ただいま修行中
異世界にきて一ヶ月が経とうとしていた、そろそろここの生活にも慣れてきたので今日は僕の一日の生活を紹介したいと思う。
まずは僕が暮らしている町を紹介しよう。ムロンは大陸の西側にある小さな港町で、その昔、前領主、つまり僕のおじいさんが森の中にポコンとあった入り江を見つけて開拓をしたのが始まりである。

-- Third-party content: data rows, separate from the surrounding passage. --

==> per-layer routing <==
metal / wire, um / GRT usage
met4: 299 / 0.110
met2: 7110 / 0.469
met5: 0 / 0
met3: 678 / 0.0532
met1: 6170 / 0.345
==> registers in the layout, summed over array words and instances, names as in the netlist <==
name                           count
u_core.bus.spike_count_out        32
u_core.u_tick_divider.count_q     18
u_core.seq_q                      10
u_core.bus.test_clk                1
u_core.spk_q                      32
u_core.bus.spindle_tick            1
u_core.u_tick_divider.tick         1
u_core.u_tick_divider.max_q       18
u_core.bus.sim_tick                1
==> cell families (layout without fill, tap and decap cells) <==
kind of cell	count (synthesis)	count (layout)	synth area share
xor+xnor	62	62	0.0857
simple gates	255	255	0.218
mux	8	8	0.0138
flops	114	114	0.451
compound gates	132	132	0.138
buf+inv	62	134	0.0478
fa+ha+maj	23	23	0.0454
`src/rtl/oled_pkg.sv`:
```
// Shared types and constants for the SSD1306 command/pixel byte sequencer.
package oled_pkg;

    typedef enum logic [1:0] {
        PWR,
        IDLE,
        XFER,
        GAP
    } state_t;

    localparam logic [7:0] CTRL_CMD  = 8'h00;
    localparam logic [7:0] CTRL_DATA = 8'h40;
    localparam int         INIT_LEN  = 31;

    localparam int BCNT_W = 11;
    localparam int WAIT_W = 16;

endpackage

```
`src/rtl/oled_init_rom.sv`:
```
// SSD1306 128x64 power-on command list, indexed by position after the control byte.
module oled_init_rom
    import oled_pkg::*;
(
    input  logic [4:0] index,
    output logic [7:0] data
);

    always_comb begin
        data = 8'h00;
        case (index)
            5'd0:  data = 8'hAE;
            5'd1:  data = 8'hD5;
            5'd2:  data = 8'h80;
            5'd3:  data = 8'hA8;
            5'd4:  data = 8'h3F;
            5'd5:  data = 8'hD3;
            5'd6:  data = 8'h00;
            5'd7:  data = 8'h40;
            5'd8:  data = 8'h8D;
            5'd9:  data = 8'h14;
            5'd10: data = 8'h20;
            5'd11: data = 8'h00;
            5'd12: data = 8'hA1;
            5'd13: data = 8'hC8;
            5'd14: data = 8'hDA;
            5'd15: data = 8'h12;
            5'd16: data = 8'h81;
            5'd17: data = 8'hCF;
            5'd18: data = 8'hD9;
            5'd19: data = 8'hF1;
            5'd20: data = 8'hDB;
            5'd21: data = 8'h40;
            5'd22: data = 8'hA4;
            5'd23: data = 8'hA6;
            5'd24: data = 8'h21;
            5'd25: data = 8'h00;
            5'd26: data = 8'h7F;
            5'd27: data = 8'h22;
            5'd28: data = 8'h00;
            5'd29: data = 8'h07;
            5'd30: data = 8'hAF;
            default: data = 8'h00;
        endcase
    end

endmodule

```
`src/rtl/oled_cmd_seq.sv`:
```
// Feeds the i2c master one byte per next/ack handshake: the init list once after
// power-up, then one full frame of upstream pixel bytes per start_frame request.
module oled_cmd_seq
    import oled_pkg::*;
#(
    parameter logic [7:0] I2C_ADDR   = 8'h78,
    parameter int         PWR_WAIT   = 16,
    parameter int         GAP_CYCLES = 8,
    parameter int         FB_BYTES   = 1024
) (
    input  logic       clock,
    input  logic       reset,
    input  logic       next,
    output logic       enable,
    output logic [7:0] command,
    output logic       ack,
    input  logic       start_frame,
    input  logic [7:0] pix_data,
    input  logic       pix_valid,
    output logic       pix_ready,
    output logic       init_done,
    output logic       frame_done,
    output logic       busy
);

    localparam logic [WAIT_W-1:0] PWR_LAST = WAIT_W'(PWR_WAIT - 1);
    localparam logic [WAIT_W-1:0] GAP_LAST = WAIT_W'(GAP_CYCLES - 1);
    localparam logic [BCNT_W-1:0] FB_LEN   = BCNT_W'(FB_BYTES);
    localparam logic [BCNT_W-1:0] ROM_LEN  = BCNT_W'(INIT_LEN);

    state_t              state_reg, state_next;
    logic [WAIT_W-1:0]   cnt_reg, cnt_next;
    logic [BCNT_W-1:0]   byte_cnt_reg, byte_cnt_next;
    logic                ctrl_sent_reg, ctrl_sent_next;
    logic                hs_pending_reg, hs_pending_next;
    logic                enable_reg, enable_next;
    logic [7:0]          command_reg, command_next;
    logic                ack_reg, ack_next;
    logic                init_done_reg, init_done_next;
    logic                frame_done_reg, frame_done_next;

    logic                is_frame;
    logic                more_bytes;
    logic                pix_byte;
    logic                pix_load;
    logic [BCNT_W-1:0]   xfer_len;
    logic [7:0]          rom_byte;

    oled_init_rom u_rom (
        .index (byte_cnt_reg[4:0]),
        .data  (rom_byte)
    );

    // Init only ever runs before init_done is set, so the flag also selects the byte source.
    assign is_frame   = init_done_reg;
    assign xfer_len   = is_frame ? FB_LEN : ROM_LEN;
    assign more_bytes = !ctrl_sent_reg || (byte_cnt_reg < xfer_len);
    assign pix_byte   = is_frame && ctrl_sent_reg;

    always_ff @(posedge clock) begin
        if (reset) begin
            state_reg      <= PWR;
            cnt_reg        <= '0;
            byte_cnt_reg   <= '0;
            ctrl_sent_reg  <= 1'b0;
            hs_pending_reg <= 1'b0;
            enable_reg     <= 1'b0;
            command_reg    <= I2C_ADDR;
            ack_reg        <= 1'b0;
            init_done_reg  <= 1'b0;
            frame_done_reg <= 1'b0;
        end else begin
            state_reg      <= state_next;
            cnt_reg        <= cnt_next;
            byte_cnt_reg   <= byte_cnt_next;
            ctrl_sent_reg  <= ctrl_sent_next;
            hs_pending_reg <= hs_pending_next;
            enable_reg     <= enable_next;
            command_reg    <= command_next;
            ack_reg        <= ack_next;
            init_done_reg  <= init_done_next;
            frame_done_reg <= frame_done_next;
        end
    end

    always_comb begin
        state_next      = state_reg;
        cnt_next        = cnt_reg;
        byte_cnt_next   = byte_cnt_reg;
        ctrl_sent_next  = ctrl_sent_reg;
        hs_pending_next = hs_pending_reg;
        enable_next     = enable_reg;
        command_next    = command_reg;
        ack_next        = ack_reg;
        init_done_next  = init_done_reg;
        frame_done_next = 1'b0;
        pix_load        = 1'b0;

        case (state_reg)
            PWR: begin
                if (cnt_reg == PWR_LAST) begin
                    state_next      = XFER;
                    enable_next     = 1'b1;
                    command_next    = I2C_ADDR;
                    byte_cnt_next   = '0;
                    ctrl_sent_next  = 1'b0;
                    hs_pending_next = 1'b0;
                    ack_next        = 1'b0;
                    cnt_next        = '0;
                end else begin
                    cnt_next = cnt_reg + 1'b1;
                end
            end

            IDLE: begin
                if (start_frame && init_done_reg) begin
                    state_next      = XFER;
                    enable_next     = 1'b1;
                    command_next    = I2C_ADDR;
                    byte_cnt_next   = '0;
                    ctrl_sent_next  = 1'b0;
                    hs_pending_next = 1'b0;
                    ack_next        = 1'b0;
                    cnt_next        = '0;
                end
            end

            XFER: begin
                // The inter-transaction gap is timed from the edge that drops enable.
                if (!enable_reg) begin
                    cnt_next = cnt_reg + 1'b1;
                end
                if (next && !hs_pending_reg) begin
                    if (!more_bytes) begin
                        enable_next     = 1'b0;
                        hs_pending_next = 1'b1;
                        cnt_next        = '0;
                    end else if (!pix_byte || pix_valid) begin
                        ack_next        = 1'b1;
                        hs_pending_next = 1'b1;
                        if (!ctrl_sent_reg) begin
                            command_next   = is_frame ? CTRL_DATA : CTRL_CMD;
                            ctrl_sent_next = 1'b1;
                        end else begin
                            command_next  = pix_byte ? pix_data : rom_byte;
                            byte_cnt_next = byte_cnt_reg + 1'b1;
                            pix_load      = pix_byte;
                        end
                    end
                end else if (!next && hs_pending_reg) begin
                    ack_next        = 1'b0;
                    hs_pending_next = 1'b0;
                    if (!enable_reg) begin
                        state_next = GAP;
                    end
                end
            end

            GAP: begin
                if (cnt_reg >= GAP_LAST) begin
                    state_next = IDLE;
                    if (init_done_reg) begin
                        frame_done_next = 1'b1;
                    end else begin
                        init_done_next = 1'b1;
                    end
                end else begin
                    cnt_next = cnt_reg + 1'b1;
                end
            end

            default: state_next = PWR;
        endcase
    end

    assign enable     = enable_reg;
    assign command    = command_reg;
    assign ack        = ack_reg;
    assign init_done  = init_done_reg;
    assign frame_done = frame_done_reg;
    assign busy       = (state_reg != IDLE);
    assign pix_ready  = pix_load && !reset;

endmodule
```
`config.mk`:
```
export PLATFORM = sky130hd
export DESIGN_NAME = oled_cmd_seq
export DESIGN_NICKNAME = d
export VERILOG_FILES = /design/src/rtl/oled_pkg.sv /design/src/rtl/oled_init_rom.sv /design/src/rtl/oled_cmd_seq.sv
export SDC_FILE = /design/constraint.sdc
export NUM_CORES = 1
export LEC_CHECK = 0
export ABC_AREA = 1
export CAP_MARGIN = 15
export CORE_ASPECT_RATIO = 1.75
export CORE_MARGIN = 4
export CORE_UTILIZATION = 40
export CTS_CLUSTER_DIAMETER = 40
export DETAILED_ROUTE_END_ITERATION = 10
export PLACE_DENSITY = 0.61
export SLEW_MARGIN = 30
export SYNTH_ARGS = -nofsm -noshare
export SYNTH_HDL_FRONTEND = slang
export SYNTH_SLANG_ARGS = --single-unit
```
`constraint.sdc`:
```
create_clock -name clock -period 8.2 [get_ports clock]
set_input_delay 1.64 -clock clock [delete_from_list [all_inputs] [get_ports clock]]
set_output_delay 1.64 -clock clock [all_outputs]
set_load 0.01 [all_outputs]
```
==> flow_metrics.env <==
export IMPL_worstMarginPinSlew_ns=0.645
export IMPL_worstReg2RegEnd="u_rom.data[5]"
export IMPL_synth_distinct_cells=38
export IMPL_synth_top_area_share=0.281
export IMPL_worstPathMaxFanout=4
export IMPL_leakage_nw=1.94
export IMPL_hpwl_um=7920
export IMPL_clk_latency_ns=0.30
export IMPL_slew_violations=0
export IMPL_syn_inst=572
export IMPL_timing_slew_headroom=0.567
export IMPL_dieWidth_um=80.0
export IMPL_start_kind="input pin"
export IMPL_grt_pass1_wl_um=16900
export IMPL_fin_crit_sh=0.618
export IMPL_cap_violations=0
export IMPL_crit_top_cell="clkdlybuf4s50_1"
export IMPL_drtAntennaViolNets=0
export IMPL_ys_warnings_count=0
export IMPL_pin_count=27
export IMPL_r2r_slack_ns=4.47
export IMPL_finalPower_mw=1.23
export IMPL_placed_area_um2=3950
export IMPL_fin_crit_ns=5.07
export IMPL_ys_async_sr_fraction=0
export IMPL_antenna_found_initial=0
export IMPL_ys_seq_elements=51
export IMPL_synth_area_leaders="dfxtp_1, nand2_1, nand3_1"
export IMPL_cts_made_buffers=5
export IMPL_drt_iter0_drc=196
export IMPL_critPathBufInv=2
export IMPL_critPathKind="in2out"
export IMPL_drc_errors=0
export IMPL_via_per_inst=5.26
export IMPL_synth_enable_flop_cells=0
export IMPL_grt_max_degree=23
export IMPL_crit_family="buffers and inverters"
export IMPL_dr_pass1_iters=5
export IMPL_grtUsageTotal=0.199
export IMPL_synth_fp_nets=601
export IMPL_cts_sinks=51
export IMPL_clockRootBuffer="clkbuf_16"
export IMPL_area_delta_synth_final_pct=13.5
export IMPL_max_freq_ghz=0.197
export IMPL_cts_tree="yes"
export IMPL_post_cts_buffers=0
export IMPL_die_area_um2=10700
export IMPL_fin_tns_setup_ns=0
export IMPL_vias=3727
export IMPL_ir_worst_vdd_mv=0.150
export IMPL_core_area_um2=8780
export IMPL_path_clk_slew_ns=0.07
export IMPL_seq_area_frac_synth=0.281
export IMPL_rr_worst_depth=22
export IMPL_setup_worst_path_start="next"
export IMPL_crit_cells=5
export IMPL_synth_main_ff_cell="dfxtp_1"
export IMPL_grt_pass1_vias=3694
export IMPL_cts_resized=0
export IMPL_setup_slack_ns=3.13
export IMPL_r2r_start="init_done"
export IMPL_synth_area_um2=3630
export IMPL_cp_end_kind="output pin"
export IMPL_outcome="completed"
export IMPL_synth_common_cells="nand2_1, inv_1, nor2_1"
export IMPL_yosysTopAreaCell="dfxtp_1"
export IMPL_pre_cts_ws_ns=3.14
export IMPL_finalSetupViolCount=0
export IMPL_wl_per_cell_um=14.3
export IMPL_critical_path_endpoint="pix_ready"
export IMPL_drt_total_wl_um=10100
export IMPL_largest_register_ffs=16
export IMPL_crit_arrival_ns=3.43
export IMPL_die_h_um=134
export IMPL_hold_path_class="reg2reg"
export IMPL_cp_slowest_stage_delay_ns=0.61
export IMPL_cts_max_level=2
export IMPL_slowest_stage="clkdlybuf4s50_1"
export IMPL_portBuffers=26
export IMPL_start_util=0.413
export IMPL_rsz0062_at_grt="false"
export IMPL_finish_net_count=619
export IMPL_gp_congestion=0.980
export IMPL_grt_overflow=0
export IMPL_drive_gt1_frac=0.0728
export IMPL_fp_row_count=45
export IMPL_num_antenna_cells=0
export IMPL_cts_buffer_depth=2
export IMPL_final_area_um2=4120
export IMPL_final_hold_violation_count=0
export IMPL_postCtsHoldBufs=0
export IMPL_clock_skew_ns=0.00488
export IMPL_path_cells="clkdlybuf4s50_1 > ha_1 > nand4_1 > nor4_1 > clkdlybuf4s50_1"
export IMPL_syn_avg_cell_area_um2=6.35
export IMPL_yosysMostFrequentCell="nand2_1"
export IMPL_p_per_area_nw_per_um2=299
export IMPL_required_ns=6.56
## cells in the final DEF (no fill, tap or decap), types with 5 or more instances in the layout
cell type and instances:
a21oi_1 27, clkbuf_16 5, clkdlybuf4s50_1 26, dfxtp_1 51, ha_1 16, inv_1 71, inv_2 8, nand2_1 135
nand2_2 11, nand3_1 62, nand4_1 5, nor2_1 65, nor3_1 5, o211ai_1 7, o21ai_0 36, o21ai_1 6
xor2_1 10
## per-stage QoR
stage / std cells / utilization / hold slack (ns)
2_1_floorplan: 572 / - / 0.457
3_3_place_gp: 700 / 0.449 / 0.445
3_5_place_dp: 700 / 0.449 / 0.448
4_1_cts: 708 / 0.469 / 0.457
5_1_grt: 708 / 0.469 / 0.497
6_report: 708 / 0.469 / 0.455
## layout make-up
class,instances,area (µm²)
Clock inverter,2,38.8
Timing Repair Buffer,28,275
Tap cell,117,146
Sequential cell,51,1020
Clock buffer,6,139
Fill cell,974,4660
Multi-Input combinational cell,424,2200
Inverter,80,300
## power by group
part	internal (mW)	switching (mW)	total, mW
Combinational	0.201	0.401	0.602
Clock	0.154	0.0996	0.253
Sequential	0.309	0.0675	0.377
## worst register-to-register path: stages, from the launching register on
cell     delay (ns)
dfxtp_1        0.69
inv_1          0.38
ha_1           0.40
inv_1          0.08
nor2_1         0.05
nand2_1        0.08
inv_1          0.04
nand2_1        0.05
nand3_1        0.16
nand2_1        0.16
nand3_1        0.08
nand2_1        0.14
nand3_1        0.09
nand2_1        0.10
nand2_1        0.19
inv_1          0.17
ha_1           0.28
nand3_1        0.13
nand2_1        0.09
nand2_1        0.05
nand2_1        0.11
nand2_1        0.06
nand2_1        0.07
## layer usage
layer	track usage	up-vias	share of wire
met5	0	-	0
met4	0.131	0	0.057
met3	0.0262	44	0.030
met2	0.376	96	0.55
met1	0.194	1690	0.36
li1	-	1897	-
## worst min path at each step
stage / startpoint / endpoint / slack [ns] / cells after the start
2_1_floorplan: hs_pending_reg / hs_pending_reg / 0.46 / 2
3_3_place_gp: command[0] / command[0] / 0.45 / 2
3_5_place_dp: command[0] / command[0] / 0.45 / 2
4_1_cts: command[0] / command[0] / 0.46 / 2
5_1_grt: command[0] / command[0] / 0.50 / 2
6_report: command[0] / command[0] / 0.45 / 2
## kinds of logic after synthesis
kind of cell,count (synthesis),share of synthesized area
buf+inv,97,0.112
simple gates,299,0.364
xor+xnor,14,0.0338
compound gates,95,0.153
flops,51,0.281
fa+ha+maj,16,0.0551
No activity file was read; power rests on OpenSTA's default activity.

王都が反対側の東側、北にここより大きい港町、さらに付近の町村から少し離れた森の中あるという物流の面では少々問題があるが、台風などの影響で北の港の航路から外れたときなどに重宝され、また東の港にはない貴重な交易品も様々あるのでこんな田舎町でもそこそこ栄えていた。ちなみにその交易品の中に米、しかも所謂ジャポニカ米や醤油味噌があると分かったときは、お師匠様と涙を流しながら抱き合い喜んだ。そんな品が交易されている港から少し離れた丘の上に、僕が住んでいる領主の屋敷があった。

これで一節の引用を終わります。